The administration’s new tack suggests just how much big banks have miscalculated Americans’ intensified resentment against the bailout — anger stoked by persistent high unemployment, banks’ stinginess in lending to small business and the revival of Wall Street’s bonus culture.
They have become the perfect foil for the White House as it tries to lead the
Democratic Party out of its post-Massachusetts morass — and to change the channel from the seemingly unending debate over health insurance. As the White House hopes to define the fight, the enemy is not big government but big money.

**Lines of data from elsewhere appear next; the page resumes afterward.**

[config.mk]
export PLATFORM = sky130hd
export DESIGN_NAME = rev_counter_ctrl
export DESIGN_NICKNAME = d
export VERILOG_FILES = /design/src/rtl/counter_ctrl_pkg.sv /design/src/rtl/rev_counter_ctrl_btn_edge.sv /design/src/rtl/rev_counter_ctrl.sv
export SDC_FILE = /design/constraint.sdc
export NUM_CORES = 1
export LEC_CHECK = 0
export BUFFER_PORTS_ARGS = -buffer_cell sky130_fd_sc_hd__buf_2
export CAP_MARGIN = 5
export CORE_MARGIN = 5
export CORE_UTILIZATION = 38
export DETAILED_ROUTE_END_ITERATION = 12
export PLACE_DENSITY = 0.67
export SLEW_MARGIN = 15
export SYNTH_ARGS = -nofsm -noshare
export SYNTH_HDL_FRONTEND = slang
export SYNTH_SLANG_ARGS = --single-unit
[constraint.sdc]
create_clock -name clk -period 3.4 [get_ports clk]
set_input_delay 0 -clock clk [delete_from_list [all_inputs] [get_ports clk]]
set_output_delay 0 -clock clk [all_outputs]
set_load 0.005 [all_outputs]
[src/rtl/counter_ctrl_pkg.sv]
// Shared definitions for the reversible-counter run-control sequencer.
// State encoding and direction-input meanings.
package counter_ctrl_pkg;

   typedef enum logic [2:0] {
      ST_INIT  = 3'd0,
      ST_IDLE  = 3'd1,
      ST_RUN   = 3'd2,
      ST_PAUSE = 3'd3,
      ST_DONE  = 3'd4
   } state_t;

   localparam logic DIR_UP   = 1'b0;
   localparam logic DIR_DOWN = 1'b1;

endpackage

[src/rtl/rev_counter_ctrl_btn_edge.sv]
// Rising-edge detector for a debounced push-button level.
// The edge pulse is registered, so it is seen one cycle after the button rises.
module btn_edge (
   input  logic clk,
   input  logic rst,
   input  logic btn,
   output logic rise
);

   logic hist_reg;
   logic rise_reg;

   always_ff @(posedge clk) begin
      if (!rst) begin
         hist_reg <= 1'b0;
         rise_reg <= 1'b0;
      end else begin
         hist_reg <= btn;
         rise_reg <= btn & ~hist_reg;
      end
   end

   assign rise = rise_reg;

endmodule

[src/rtl/rev_counter_ctrl.sv]
// Run-control sequencer for the reversible counter: step/load strobes,
// terminal-count stop or wrap, done LED and blinking display blank mask.
module rev_counter_ctrl
   import counter_ctrl_pkg::*;
#(
   parameter int WIDTH       = 16,
   parameter int TICK_DIV    = 1,
   parameter int BLINK_TICKS = 5
) (
   input  logic             clk,
   input  logic             rst,
   input  logic             tick,
   input  logic             btn_start,
   input  logic             btn_clear,
   input  logic             dir,
   input  logic             wrap,
   input  logic [WIDTH-1:0] preset,
   input  logic [WIDTH-1:0] cnt_q,
   output logic             cnt_ce,
   output logic             cnt_up,
   output logic             cnt_ld,
   output logic [WIDTH-1:0] cnt_din,
   output logic             done,
   output logic [3:0]       les
);

   localparam int PW = (TICK_DIV > 1) ? $clog2(TICK_DIV) : 1;
   localparam int BW = (BLINK_TICKS > 1) ? $clog2(BLINK_TICKS) : 1;
   localparam logic [PW-1:0] PRESC_LAST = PW'(TICK_DIV - 1);
   localparam logic [BW-1:0] BLINK_LAST = BW'(BLINK_TICKS - 1);

   // Index 0 = start, index 1 = clear.
   logic [1:0] btn_lvl;
   logic [1:0] btn_rise;
   logic       start_rise;
   logic       clear_rise;

   assign btn_lvl = {btn_clear, btn_start};

   generate
      for (genvar gi = 0; gi < 2; gi++) begin : g_btn
         btn_edge u_btn_edge (
            .clk  (clk),
            .rst  (rst),
            .btn  (btn_lvl[gi]),
            .rise (btn_rise[gi])
         );
      end
   endgenerate

   assign start_rise = btn_rise[0];
   assign clear_rise = btn_rise[1];

   state_t           state_reg, state_next;
   logic             cnt_ce_reg, cnt_ce_next;
   logic             cnt_ld_reg, cnt_ld_next;
   logic             cnt_up_reg, cnt_up_next;
   logic [WIDTH-1:0] cnt_din_reg, cnt_din_next;
   logic             done_reg, done_next;
   logic [3:0]       les_reg, les_next;
   logic [PW-1:0]    presc_reg, presc_next;
   logic [BW-1:0]    blink_cnt_reg, blink_cnt_next;
   logic             blink_reg, blink_next;
   logic [WIDTH-1:0] clear_val;
   logic [WIDTH-1:0] terminal;
   logic             blink_state;

   assign clear_val = (dir == DIR_DOWN) ? preset : '0;
   assign terminal  = cnt_up_reg ? preset : '0;

   always_ff @(posedge clk) begin
      if (!rst) begin
         state_reg     <= ST_INIT;
         cnt_ce_reg    <= 1'b0;
         cnt_ld_reg    <= 1'b0;
         cnt_up_reg    <= 1'b1;
         cnt_din_reg   <= '0;
         done_reg      <= 1'b0;
         les_reg       <= 4'b0000;
         presc_reg     <= '0;
         blink_cnt_reg <= '0;
         blink_reg     <= 1'b0;
      end else begin
         state_reg     <= state_next;
         cnt_ce_reg    <= cnt_ce_next;
         cnt_ld_reg    <= cnt_ld_next;
         cnt_up_reg    <= cnt_up_next;
         cnt_din_reg   <= cnt_din_next;
         done_reg      <= done_next;
         les_reg       <= les_next;
         presc_reg     <= presc_next;
         blink_cnt_reg <= blink_cnt_next;
         blink_reg     <= blink_next;
      end
   end

   always_comb begin
      state_next     = state_reg;
      cnt_ce_next    = 1'b0;
      cnt_ld_next    = 1'b0;
      cnt_up_next    = cnt_up_reg;
      cnt_din_next   = cnt_din_reg;
      presc_next     = presc_reg;
      blink_cnt_next = '0;
      blink_next     = 1'b0;
      blink_state    = 1'b0;

      if (state_reg == ST_INIT) begin
         cnt_ld_next  = 1'b1;
         cnt_din_next = clear_val;
         state_next   = ST_IDLE;
      end else if (clear_rise) begin
         // Clear outranks start and any step due this cycle.
         cnt_ld_next  = 1'b1;
         cnt_din_next = clear_val;
         presc_next   = '0;
         state_next   = ST_IDLE;
      end else begin
         case (state_reg)
            ST_IDLE: begin
               cnt_up_next = (dir == DIR_UP);
               if (start_rise) begin
                  presc_next = '0;
                  state_next = ST_RUN;
               end
            end
            ST_RUN: begin
               if (start_rise) begin
                  state_next = ST_PAUSE;
               end else if (tick) begin
                  if (presc_reg == PRESC_LAST) begin
                     presc_next = '0;
                     // Wrapping relies on natural counter overflow, not on preset.
                     if ((cnt_q != terminal) || wrap) begin
                        cnt_ce_next = 1'b1;
                     end else begin
                        state_next = ST_DONE;
                     end
                  end else begin
                     presc_next = presc_reg + PW'(1);
                  end
               end
            end
            ST_PAUSE: begin
               cnt_up_next = (dir == DIR_UP);
               if (start_rise) begin
                  state_next = ST_RUN;
               end
            end
            ST_DONE: begin
               if (start_rise) begin
                  cnt_ld_next  = 1'b1;
                  cnt_din_next = clear_val;
                  state_next   = ST_IDLE;
               end
            end
            default: begin
               state_next = ST_INIT;
            end
         endcase
      end

      // Blink only runs while staying in PAUSE or DONE; any entry restarts unblanked.
      blink_state = (state_next == ST_PAUSE) || (state_next == ST_DONE);
      if (blink_state && (state_next == state_reg)) begin
         blink_cnt_next = blink_cnt_reg;
         blink_next     = blink_reg;
         if (tick) begin
            if (blink_cnt_reg == BLINK_LAST) begin
               blink_cnt_next = '0;
               blink_next     = ~blink_reg;
            end else begin
               blink_cnt_next = blink_cnt_reg + BW'(1);
            end
         end
      end

      les_next  = {4{blink_next}};
      done_next = (state_next == ST_DONE);
   end

   assign cnt_ce  = cnt_ce_reg;
   assign cnt_ld  = cnt_ld_reg;
   assign cnt_up  = cnt_up_reg;
   assign cnt_din = cnt_din_reg;
   assign done    = done_reg;
   assign les     = les_reg;

endmodule

==> results of run 1 <==
[final timing paths]
kind / cells after the start / end / start / slack [ns]
setup / recovery: 5 / state_reg[2]$_SDFF_PN0_ / cnt_up$_SDFFE_PN1P_ / 1.75
hold / removal: 3 / blink_cnt_reg[0]$_SDFFE_PN0P_ / tick / 0.09
setup reg to reg: 5 / state_reg[2]$_SDFF_PN0_ / cnt_up$_SDFFE_PN1P_ / 1.75
hold reg to reg: 1 / g_btn[0].u_btn_edge.rise$_SDFF_PN0_ / g_btn[0].u_btn_edge.hist_reg$_SDFF_PN0_ / 0.38
[worst reg2reg max path, stage by stage (launching register included)]
cell	delay (ns)
dfxtp_1	0.59
inv_1	0.15
a221o_1	0.28
o22ai_1	0.12
and4_1	0.28
a31o_1	0.17
[cells in the final DEF, fill, tap and decap left out, drive strengths merged, types with 2 or more instances in the layout]
cell,instances
o21ai,4
dfxtp,31
mux2i,2
inv,12
a22oi,2
nand4b,2
nor2b,4
nand2b,2
dlygate4sd3,20
a31o,2
and2,3
buf,62
nand3,6
clkbuf,8
nor2,10
nor3,3
or3,2
ha,2
o22ai,6
a21oi,6
xor2,5
nand2,4
a22o,16
o21a,2
[layout make-up]
class | instances | area share
multi-input cells | 100 | 0.347
clock buffers | 8 | 0.0489
flip-flops and latches | 31 | 0.303
well taps | 48 | 0.0294
repair buffers | 82 | 0.250
inverters | 12 | 0.0220
[power breakdown]
| group | total [uW] | switching [uW] | internal, uW | leakage, uW |
|---|---|---|---|---|
| logic | 126 | 56.8 | 68.9 | 0.000648 |
| clock network | 309 | 125 | 184 | 0.0000515 |
| registers | 394 | 14.1 | 380 | 0.000254 |
[routing by layer]
layer,track usage,vias to the layer above,routed length (um)
met1,0.185,633,1630
met3,0.0477,12,237
met2,0.223,43,1710
met4,0.0731,0,127
li1,-,715,-
met5,0,-,0
[logic make-up (layout without fill, tap and decap cells)]
group           count (synthesis)  in the layout
compound gates                 49             49
xor+xnor                        6              6
fa+ha+maj                       2              2
buf+inv                        22            102
flops                          31             31
mux                             2              2
simple gates                   41             41
[per-stage QoR]
stage                     power [uW]  hold WS (ns)
after detailed placement         508         0.230
final                            828        0.0892
after global routing             874         0.108
after CTS                        838        0.0870
after global placement           508         0.227
after floorplan                  458        0.0889
==> results.yml, run 1 <==
logic_synthesis:
  synth.distinct_cells: 48
  syn_area_um2: 1450
  synthDominantCellAreaShare: 0.429
  synth_most_common_cell: "dfxtp_1"
  ys.flop_type: "dfxtp_1"
  synth_top_family_by_area: "compound AO/OA/AOI/OAI gates"
  synth_commonest_cells: "31 x dfxtp_1, 16 x a22o_1, 11 x inv_1"
  synth_compound_area_frac: 0.257
  yosys.area_share.simple: 0.166
  synth-xor-area-share: 0.0364
  synth_warnings: 0
  synth_area_per_cell_um2: 9.45
  syn_inst: 153
  synthAdderAreaFrac: 0.0173
  syn_nets: 194
  ys_async_sr_fraction: 0
  yosys-mux-area-fraction: 0.0139
  yosys-top-cells-area: "dfxtp_1 43%, a22o_1 9.7%, xor2_1 3.0%"
  synth_seq_cells: 31
  synth_edf_count: 0
  ys_seq_area_frac: 0.429
  synth_top_area_cell: "dfxtp_1"
sta:
  slew_headroom: 0.553
  period_needed_ns: 1.65
  rsz0062_at_grt: "no"
  setup_ws_ns: 1.75
  setup_tns_ns: 0
  finalCritPeriodShare: 0.487
  tightest_slew_ns: 0.669
  final-setup-viol-count: 0
  fmax_mhz: 604
  slew_violations: 0
  finalClockSkew_ns: 0.00503
  final_hold_viol_count: 0
floorplan:
  die_y_um: 71.7
  num_rows: 22
  ios: 63
  fp.dieArea_um2: 5140
  die_x_um: 71.7
  core-area_um2: 3660
  start_util: 0.395
clock_tree:
  hold_buffers: 20
  h-tree-depth: 2
  clkSinkCount: 31
  cts_root_buf: "clkbuf_8"
  post_cts_buffers: 0
  clk_latency_ns: 0.27
  cts_tree: "yes"
  cts_made_buffers: 5
  post_cts_resized: 0
  clk_pin_slew_worst_paths_ns: 0.06
  clockBufferDepth: 2
setup_path:
  cp.arrival_ns: 1.87
  end_kind: "register"
  slowest_delay_ns: 0.59
  cp.required_ns: 3.61
  path_delay_family: "flip-flops"
  start_kind: "register"
  cp_cell_sequence: "inv_1 -> a221o_1 -> o22ai_1 -> and4_1 -> a31o_1"
  crit_path_top_delay_cell: "dfxtp_1"
  crit_fanout: 13
  cp.buffers_inverters: 1
  critPathKind: "reg -> reg"
global_routing:
  grt_pass1_vias: 1280
  grt_overflow_total: 0
  antenna_found_initial: 0
  grt_use_total: 0.147
  grt_first_pass_wirelength_um: 5920
  grt_max_degree: 17
drt:
  drt_pass1_iterations: 4
  route.detailed.drc: 0
  via_per_inst: 4.99
  wirelength_um: 3710
  wl_per_cell_um: 13.2
  drt_iter0_markers: 48
  postRouteAntennaNets: 0
  via_count: 1403
placement:
  post-place-ws_ns: 1.76
  placed_area_um2: 1750
  gp_congestion: 0.829
  hpwlAfterDp_um: 2630
  port_buffers: 62
  dp.cells: 253
cells_and_area:
  nets: 273
  final_util: 0.559
  regArea_um2: 621
  fin_area_um2: 2050
  instances_no_fill: 281
  nFillCells: 344
  largest_reg_flops: 16
  drive_gt1_frac: 0.322
  area_growth_pct: 41.6
  multi_input_area_um2: 709
  diodes: 0
run_status:
  outcome: "finished clean"
power:
  leakage_uw: 0.000953
  powerDensity_nw_per_um2: 405
  vdd.ir_drop.worst_v: 0.000208
hold_path:
  hold_path.class: "in -> reg"
run:
  drv_cap: 0
(Power assumes the default switching activity.)
==> run 2, diff against run 1 <==
- PLACE_DENSITY: 0.67 -> 0.7
- clock period: 3.4 -> 1.45 ns (I/O delays scaled with it)
==> run 2 against run 1 <==
Net effect: final cell count up 1.1%; clock power rose to 2.8 times the previous value; die area unchanged; maximum frequency up 22%; worst hold slack worse by 0.0067 ns; largest power group unchanged; global-route usage up 1.5 points; clock skew up 0.0013 ns; critical endpoint is now state_reg[1]$_SDFF_PN0_; largest cell class unchanged; combinational power rose to 2.6 times the previous value; sequential share of layout area down 1.0 points.
==> results.yml, run 2 (synthesis gave the netlist of run 1 again) <==
sta:
  finalClockSkew_ns: 0.00635
  slew_headroom: 0.721
  setup_ws_ns: 0.0962
  rsz0062_at_grt: "no"
  final-setup-viol-count: 0
  period_needed_ns: 1.35
  slew_violations: 0
  setup_tns_ns: 0
  tightest_slew_ns: 0.412
  fmax_mhz: 739
  final_hold_viol_count: 0
  finalCritPeriodShare: 0.934
cells_and_area:
  nFillCells: 342
  largest_reg_flops: 16
  nets: 276
  multi_input_area_um2: 738
  regArea_um2: 624
  mostFrequentLayoutCell: "buf_2"
  diodes: 0
  area_growth_pct: 47.4
  final_cell_mix: "60 x buf_2, 30 x dfxtp_1, 19 x dlygate4sd3_1"
  drive_gt1_frac: 0.356
global_routing:
  grt_util_met2: 0.281
  grt_use_total: 0.162
  met1_usage: 0.182
  met3_usage: 0.0421
  grt.busiest_layer: "met2"
  antenna_found_initial: 0
  grt_max_degree: 17
  grt_pass1_vias: 1522
  grt_first_pass_wirelength_um: 6580
  grt_overflow_total: 0
drt:
  route.detailed.drc: 0
  drt_iter0_markers: 70
  postRouteAntennaNets: 0
  wl_per_cell_um: 13.6
  via_per_inst: 5.11
  drt_pass1_iterations: 4
  via_count: 1452
  wirelength_um: 3850
setup_path:
  critPathKind: "reg -> reg"
  end_kind: "register"
  start_kind: "register"
  crit_fanout: 4
  ff2ff_setup_slack_ns: 0.1
  cp.required_ns: 1.61
  cp.arrival_ns: 1.51
run:
  drv_cap: 0
clock_tree:
  clkSinkCount: 31
  clk_latency_ns: 0.29
  cts_tree: "yes"
  cts_made_buffers: 5
  clockBufferDepth: 2
  clk_pin_slew_worst_paths_ns: 0.07
  post_cts_buffers: 0
  h-tree-depth: 2
  cts_root_buf: "clkbuf_8"
floorplan:
  core-area_um2: 3660
  die_x_um: 71.7
  fp.dieArea_um2: 5140
  ios: 63
  start_util: 0.395
  num_rows: 22
  die_y_um: 71.7
run_status:
  outcome: "finished clean"
placement:
  hpwlAfterDp_um: 2770
  gp_congestion: 0.817
  port_buffers: 62
  post-place-ws_ns: 0.00578
hold_path:
  hold_path.class: "in -> reg"
power:
  leakage_uw: 0.000995
  vdd.ir_drop.worst_v: 0.000664
  powerDensity_nw_per_um2: 993
-- run 2: changes by cell type in the layout (fill, tap and decap cells not counted), sizes merged --
cell	previous run	this run
buf	62	65
bufinv	0	1
clkbuf	8	6
dlymetal6s4s	0	1
clkinv	0	1
dlygate4sd3	20	19
-- run 2: final timing paths --
kind	from	to	cells after the start
worst min register to register	g_btn[0].u_btn_edge.hist_reg$_SDFF_PN0_	g_btn[0].u_btn_edge.rise$_SDFF_PN0_	1
worst min-delay path	tick	blink_cnt_reg[1]$_SDFFE_PN0P_	3
worst max-delay path	cnt_up$_SDFFE_PN1P_	state_reg[1]$_SDFF_PN0_	6
worst max register to register	cnt_up$_SDFFE_PN1P_	state_reg[1]$_SDFF_PN0_	6
-- run 2: repair_timing --
action | CTS | global route
setup endpoints to repair | 4 | 23
pin swaps | 1 | 4
gates resized for setup | 1 | 11
hold buffers | 20 | 0
hold endpoints to repair | 20 | 0
-- run 2: critical path: stages, from the launching register on --
cell     delay, ns
dfxtp_4       0.37
buf_4         0.12
nand2_1       0.06
xnor2_1       0.13
nor3_1        0.20
and4_4        0.27
a31oi_1       0.08
-- run 2: metal layers --
metal / vias up / routed length [um]
li1: 724 / -
met1: 658 / 1650
met2: 61 / 1830
met3: 9 / 282
met5: - / 0
met4: 0 / 93
-- run 2: area by class of cell --
class | count | share of cell area
clock inverter | 2 | 0.0165
tap | 48 | 0.0282
sequential | 31 | 0.293
multi-input combinational | 100 | 0.347
clock buffer | 6 | 0.0388
timing repair buffer | 85 | 0.256
inverter | 12 | 0.0212
-- run 2: power breakdown --
| group | leakage (uW) | switching (uW) | internal (uW) | total [uW] |
|---|---|---|---|---|
| Sequential | 0.000254 | 23.0 | 890 | 913 |
| Combinational | 0.000680 | 154 | 175 | 329 |
| Clock | 0.0000612 | 318 | 555 | 874 |
-- run 2: through the flow --
stage	power, uW	instances	utilization	hold WS (ns)	cell area [um^2]
4_1_cts	2130	286	0.574	0.0787	2100
3_5_place_dp	1200	258	0.487	0.232	1780
3_3_place_gp	1200	258	0.487	0.228	1780
6_report	2110	284	0.582	0.0825	2130
5_1_grt	2200	284	0.582	0.123	2130
2_1_floorplan	1070	153	-	0.0889	1450
==> run 3, diff against run 2 <==
- CORE_MARGIN: 5 -> not set
- PLACE_DENSITY: 0.7 -> 0.67
- clock period: 1.45 -> 1.4 ns (I/O delays scaled with it)
==> run 3 against run 2 <==
Net effect: the run now ends with setup timing left; via count is 0.48% higher; first-iteration DRC count is 39% higher; clock power shrank 13%; clock-buffer cell count up 2; sequential share of layout area decreased by 0.13 points; clock skew fell by 0.0034 ns; register-to-register slack worse by 0.19 ns; routed wire length fell by 3.7%; final cell count rose by 1.8%; critical path type unchanged; critical endpoint is now state_reg[2]$_SDFF_PN0_; largest power group unchanged; highest routed layer unchanged.
==> results.yml, run 3 (synthesis gave the netlist of run 1 again) <==
run_status:
  outcome: "finished, violations left"
  failed_checks: "setup timing"
cells_and_area:
  nFillCells: 331
  diodes: 0
  nets: 281
  largest_reg_flops: 16
  area_growth_pct: 48.3
  final_cell_mix: "61 x buf_2, 29 x dfxtp_1, 20 x dlygate4sd3_1"
  mostFrequentLayoutCell: "buf_2"
  final_util: 0.585
  drive_gt1_frac: 0.369
  instances_no_fill: 289
clock_tree:
  clk_pin_slew_worst_paths_ns: 0.06
  h-tree-depth: 2
  clk_latency_ns: 0.28
  cts_made_buffers: 5
  clkSinkCount: 31
  cts_root_buf: "clkbuf_8"
  clockBufferDepth: 2
  cts_tree: "yes"
power:
  pwr-share-clk: 0.369
  leakage_uw: 0.00100
  total_power_uw: 2060
  power_frac_seq: 0.460
  powerDensity_nw_per_um2: 963
  netSwitchingFraction: 0.243
  p_sw_uw: 501
  vdd.ir_drop.worst_v: 0.000537
  combPwrFrac: 0.171
  p_int_uw: 1560
setup_path:
  ff2ff_setup_slack_ns: -0.09
  end_kind: "register"
  crit_fanout: 7
  cp.required_ns: 1.62
  start_kind: "register"
  r2r-start: "cnt_up$_SDFFE_PN1P_"
  r2r-end: "state_reg[2]$_SDFF_PN0_"
  critPathKind: "reg -> reg"
  r2r_cells: 6
  cp.arrival_ns: 1.71
global_routing:
  grt_use_total: 0.191
  grt.busiest_layer: "met2"
  grt_pass1_vias: 1399
  grt_overflow_total: 0
  grt_util_met2: 0.314
  met3_usage: 0.0525
  grt_max_degree: 17
  grt_first_pass_wirelength_um: 5910
  met1_usage: 0.223
  antenna_found_initial: 0
sta:
  finalClockSkew_ns: 0.00295
  final_hold_viol_count: 0
  final-setup-viol-count: 4
  slew_violations: 0
  tightest_slew_ns: 0.420
  rsz0062_at_grt: "yes"
  setup_ws_ns: -0.0947
  slew_headroom: 0.716
  period_needed_ns: 1.49
  fmax_mhz: 669
  finalCritPeriodShare: 1.07
floorplan:
  die_y_um: 63.7
  start_util: 0.395
  fp.dieArea_um2: 4050
  die_x_um: 63.7
  ios: 63
  num_rows: 22
  core-area_um2: 3660
drt:
  route.detailed.drc: 0
  drt_pass1_iterations: 4
  wl_per_cell_um: 12.8
  drt_iter0_markers: 97
  postRouteAntennaNets: 0
  via_per_inst: 5.05
  via_count: 1459
  wirelength_um: 3710
run:
  drv_cap: 0
placement:
  port_buffers: 62
  hpwlAfterDp_um: 2510
  dp.cells: 260
  gp_congestion: 0.809
hold_path:
  min_path_cells: 3
  hold_path.class: "in -> reg"
  worst_hold_startpoint: "tick"
  whs_endpoint: "blink_cnt_reg[0]$_SDFFE_PN0P_"
==> run 3: changes by cell type in the layout (fill, tap and decap cells not counted), sizes merged <==
cell	previous run	this run
dlygate4sd3	19	20
clkinv	1	0
buf	65	70
clkbuf	6	8
bufinv	1	0
dlymetal6s4s	1	0
==> run 3: metrics by stage <==
stage	cell area [um^2]	hold WS, ns	setup TNS, ns	worst slack, ns
2_1_floorplan	1450	0.0889	0	0.0253
3_3_place_gp	1800	0.229	-0.308	-0.0820
3_5_place_dp	1800	0.234	-0.283	-0.0879
4_1_cts	2110	0.0789	-0.000884	-0.000884
5_1_grt	2140	0.0914	-0.795	-0.151
6_report	2140	0.0777	-0.326	-0.0947
==> run 3: worst max-delay path, stage by stage, from the launching register on <==
cell      delay (ns)
dfxtp_4         0.39
buf_6           0.10
nand4b_1        0.13
o22ai_2         0.23
a21oi_2         0.06
a211oi_2        0.33
a31o_1          0.20
==> run 3: how the worst max path moves through the flow <==
stage                                           to  cells past startpoint  slack, ns                     from
after floorplan           cnt_din[10]$_SDFFE_PN0P_                      7       0.03  state_reg[2]$_SDFF_PN0_
final                      state_reg[2]$_SDFF_PN0_                      6      -0.09      cnt_up$_SDFFE_PN1P_
after detailed placement   state_reg[1]$_SDFF_PN0_                      5      -0.09      cnt_up$_SDFFE_PN1P_
after global routing       state_reg[1]$_SDFF_PN0_                      6      -0.15      cnt_up$_SDFFE_PN1P_
after CTS                  state_reg[2]$_SDFF_PN0_                      6    -0.0009      cnt_up$_SDFFE_PN1P_
after global placement     state_reg[1]$_SDFF_PN0_                      5      -0.08      cnt_up$_SDFFE_PN1P_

One problem for the Obama team, as some Congressional Democrats lament, is that its moves of late look poll-driven and overly reactive to the Democrats’ implosion in the Bay State race. To be sure, worse for the White House than
Scott Brown’s win is the fact that the Republican won as an agent of change just as Mr. Obama did in 2008 — only this time, of course, the change was not from Bush administration policies but from Mr. Obama’s.
Despite the timing, however, all three of Mr. Obama’s recent policy stands have been in the works for some time. That is not to say they were not politically motivated; for some months, the administration has been concerned about Mr. Obama’s slipping support in the polls and many Americans’ perception of his administration as too cozy with Wall Street.
The president’s proposal last week for a tax on about 50 of the nation’s biggest banks to recoup any losses from the bailout began taking shape at the Treasury last August for inclusion in the budget that Mr. Obama will send to Congress in February, administration officials said.
Aside from its value as a way to raise $90 billion over 10 years, a time frame in which Mr. Obama is eager to cut deficits, the bank tax helped mute long-running criticism of Mr. Geithner for his opposition last summer to European leaders’ calls for taxing bank bonuses and transactions.
Earlier this week, with action heating up in the Senate over legislation for regulating banks, administration officials spread the word that Mr. Obama’s proposal to create an independent consumer protection agency was “non-negotiable.” Industry lobbyists have made killing the agency a priority, while liberal groups have made its creation a test of Mr. Obama’s leadership.
Mr. Obama personally weighed in with a lengthy meeting at the White House on Tuesday with the panel’s chairman, Senator
Christopher J. Dodd, a Democrat from Connecticut.
Until now, the president has had a low profile on the banking bill, though the House debated its version most of last year before passing it in December.
Some Democrats complain that the White House was too absorbed by the health care issue, but they acknowledge the banking issue was widely seen as an insider’s game over arcane issues like derivatives trading that have little resonance with the public.
Now that has changed. As Thursday’s call for new bank limits showed, the president personally is taking the lead as First Populist.
“Never again,” he said, “will the American taxpayer be held hostage by a bank that is too big to fail.”